As the next step, we investigated the potential anxiolytic properties of HBK-15 using a punishment-induced conflict test in rats, i.e., the Vogel conflict test. The test predicts drugs that can effectively treat generalized anxiety disorders and acute anxiety states [45]. Vogel test is based on the approach-avoidance conflict generated in rodents between an appetitive drive: to drink water after a period of water deprivation and the fear of doing so as water consumption is punished by electric shocks delivered either to the animal’s paws or tongue [46]. HBK-15 showed an anxiolytic-like effect in the Vogel conflict test. Since the compound did not affect pain threshold or water consumption, the observed effect is specific to the anxiolytic-like effect.

Interestingly, we observed an inverted U-shaped effect for HBK-15 (only 5 mg/kg dose was effective). This common effect is observed in neuropharmacology and is not fully understood [47,48,49,50]. However, in the case of HBK-15, it might be related to its effect on several receptors, i.e., depending on the dose, we observe a different level of activation of receptors that HBK-15 targets. On the other hand, at higher doses, the sedative effect of HBK-15 [12] might mask the anxiolytic-like effect. Nevertheless, explaining this issue requires further studies.

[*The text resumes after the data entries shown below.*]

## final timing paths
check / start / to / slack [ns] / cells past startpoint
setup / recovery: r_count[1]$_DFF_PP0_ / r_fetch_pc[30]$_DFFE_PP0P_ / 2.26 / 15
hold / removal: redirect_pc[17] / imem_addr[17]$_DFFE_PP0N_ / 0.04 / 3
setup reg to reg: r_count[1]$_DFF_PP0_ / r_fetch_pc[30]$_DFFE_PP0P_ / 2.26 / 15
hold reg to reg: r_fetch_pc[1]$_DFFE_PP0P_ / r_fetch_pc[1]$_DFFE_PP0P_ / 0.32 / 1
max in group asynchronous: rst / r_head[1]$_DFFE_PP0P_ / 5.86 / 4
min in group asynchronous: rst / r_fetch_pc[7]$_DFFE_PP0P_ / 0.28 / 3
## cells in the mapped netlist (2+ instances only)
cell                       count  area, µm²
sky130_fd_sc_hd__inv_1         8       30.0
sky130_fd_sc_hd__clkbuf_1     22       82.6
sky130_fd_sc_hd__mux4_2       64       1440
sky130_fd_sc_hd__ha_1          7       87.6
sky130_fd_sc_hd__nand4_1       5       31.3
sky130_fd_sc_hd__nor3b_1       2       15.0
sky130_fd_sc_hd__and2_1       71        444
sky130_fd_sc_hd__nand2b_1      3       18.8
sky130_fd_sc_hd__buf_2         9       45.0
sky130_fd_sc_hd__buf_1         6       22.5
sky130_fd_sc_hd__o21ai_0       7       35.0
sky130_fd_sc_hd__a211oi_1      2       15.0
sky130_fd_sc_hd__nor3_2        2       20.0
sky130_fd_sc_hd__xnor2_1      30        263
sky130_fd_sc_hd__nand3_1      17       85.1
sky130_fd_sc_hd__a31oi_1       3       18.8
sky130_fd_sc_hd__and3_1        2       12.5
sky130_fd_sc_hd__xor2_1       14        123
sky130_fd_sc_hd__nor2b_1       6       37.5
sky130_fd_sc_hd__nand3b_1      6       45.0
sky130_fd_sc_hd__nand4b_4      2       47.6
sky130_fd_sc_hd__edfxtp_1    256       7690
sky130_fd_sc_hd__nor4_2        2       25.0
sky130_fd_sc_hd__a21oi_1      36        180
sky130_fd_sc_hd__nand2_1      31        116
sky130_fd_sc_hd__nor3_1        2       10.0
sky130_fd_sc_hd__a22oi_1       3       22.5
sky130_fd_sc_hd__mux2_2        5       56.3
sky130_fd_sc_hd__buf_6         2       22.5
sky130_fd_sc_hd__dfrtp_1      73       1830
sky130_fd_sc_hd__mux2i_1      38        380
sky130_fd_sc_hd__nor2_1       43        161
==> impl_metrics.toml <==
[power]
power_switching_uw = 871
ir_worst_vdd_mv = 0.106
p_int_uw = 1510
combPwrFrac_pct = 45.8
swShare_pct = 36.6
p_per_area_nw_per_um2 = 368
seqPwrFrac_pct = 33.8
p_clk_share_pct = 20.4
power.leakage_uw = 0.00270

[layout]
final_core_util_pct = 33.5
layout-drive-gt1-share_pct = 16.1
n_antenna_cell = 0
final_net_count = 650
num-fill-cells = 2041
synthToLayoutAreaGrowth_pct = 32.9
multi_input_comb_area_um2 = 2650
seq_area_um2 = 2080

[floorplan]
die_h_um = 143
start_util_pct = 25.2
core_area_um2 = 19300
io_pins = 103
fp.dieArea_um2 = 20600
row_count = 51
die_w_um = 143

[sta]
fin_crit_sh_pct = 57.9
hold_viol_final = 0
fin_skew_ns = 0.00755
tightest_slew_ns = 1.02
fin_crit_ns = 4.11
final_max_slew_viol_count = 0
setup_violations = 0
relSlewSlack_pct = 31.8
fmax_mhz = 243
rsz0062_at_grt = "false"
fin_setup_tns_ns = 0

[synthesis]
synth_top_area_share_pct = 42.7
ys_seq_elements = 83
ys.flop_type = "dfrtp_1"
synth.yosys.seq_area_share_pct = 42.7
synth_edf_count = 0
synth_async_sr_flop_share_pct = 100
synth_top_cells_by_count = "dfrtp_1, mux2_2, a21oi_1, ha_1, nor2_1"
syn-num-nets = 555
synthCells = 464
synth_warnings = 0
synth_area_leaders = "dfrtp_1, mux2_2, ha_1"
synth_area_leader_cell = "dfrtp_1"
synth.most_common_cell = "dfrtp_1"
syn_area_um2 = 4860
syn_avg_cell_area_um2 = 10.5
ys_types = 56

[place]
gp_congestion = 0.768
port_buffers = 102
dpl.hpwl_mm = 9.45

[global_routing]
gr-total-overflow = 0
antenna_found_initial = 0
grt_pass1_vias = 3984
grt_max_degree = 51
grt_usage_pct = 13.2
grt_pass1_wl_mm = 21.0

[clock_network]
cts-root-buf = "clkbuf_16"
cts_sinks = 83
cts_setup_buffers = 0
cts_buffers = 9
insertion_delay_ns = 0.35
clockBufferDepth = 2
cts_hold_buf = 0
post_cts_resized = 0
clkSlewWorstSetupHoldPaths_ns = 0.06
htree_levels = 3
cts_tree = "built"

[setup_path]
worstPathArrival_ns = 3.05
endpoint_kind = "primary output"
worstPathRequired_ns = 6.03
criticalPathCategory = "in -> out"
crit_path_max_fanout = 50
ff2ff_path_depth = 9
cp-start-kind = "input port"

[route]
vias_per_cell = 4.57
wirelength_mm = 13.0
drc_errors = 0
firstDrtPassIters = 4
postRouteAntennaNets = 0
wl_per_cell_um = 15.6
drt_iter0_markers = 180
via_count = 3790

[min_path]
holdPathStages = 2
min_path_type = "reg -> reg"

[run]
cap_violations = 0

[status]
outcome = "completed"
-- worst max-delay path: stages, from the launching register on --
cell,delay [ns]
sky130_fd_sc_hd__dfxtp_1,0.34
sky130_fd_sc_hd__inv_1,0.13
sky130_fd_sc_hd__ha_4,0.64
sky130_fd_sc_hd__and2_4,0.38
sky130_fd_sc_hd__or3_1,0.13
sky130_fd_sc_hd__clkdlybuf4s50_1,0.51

Finally, it is worth mentioning that HBK-15 showed an anxiolytic-like effect at the same dose as diazepam, a drug with proven anxiolytic properties. However, in contrast with HBK-15, diazepam showed its anxiolytic properties also at a two-fold higher dose (10 mg/kg). The obtained results agree with our previous experiments showing that anxiolytic-like properties of HBK-15 in rats in the ethological conflict test – the elevated plus maze or animal models of depression in mice [13, 15, 16]. Together these findings strongly suggest that compounds with a receptor profile like HBK-15 might have potential in the treatment of anxiety disorders.

The study has some limitations. First, we assessed the pharmacological effects using the Vogel test in rats only after a single administration. In generalized anxiety, anxiolytics should be taken daily; thus, investigating the effects of HBK-15 after chronic administration is necessary. Next, in future studies, we should test which receptors targeted by HBK-15 are predominantly engaged in the anxiolytic-like effect of the compound. Such information would make it possible to target the synthesis of new, more effective compounds with anxiolytic properties and potential use in the treatment of generalized anxiety.

Conclusion

Our study suggests that multimodal compounds with a receptor profile like HBK-15, i.e., targeting 5-HT1A and, to a lesser extent, 5-HT7 and D2 receptors, could be attractive therapeutic option for patients with generalized anxiety disorder. However, more studies are required to determine the exact mechanism of action of HBK-15 and its safety profile.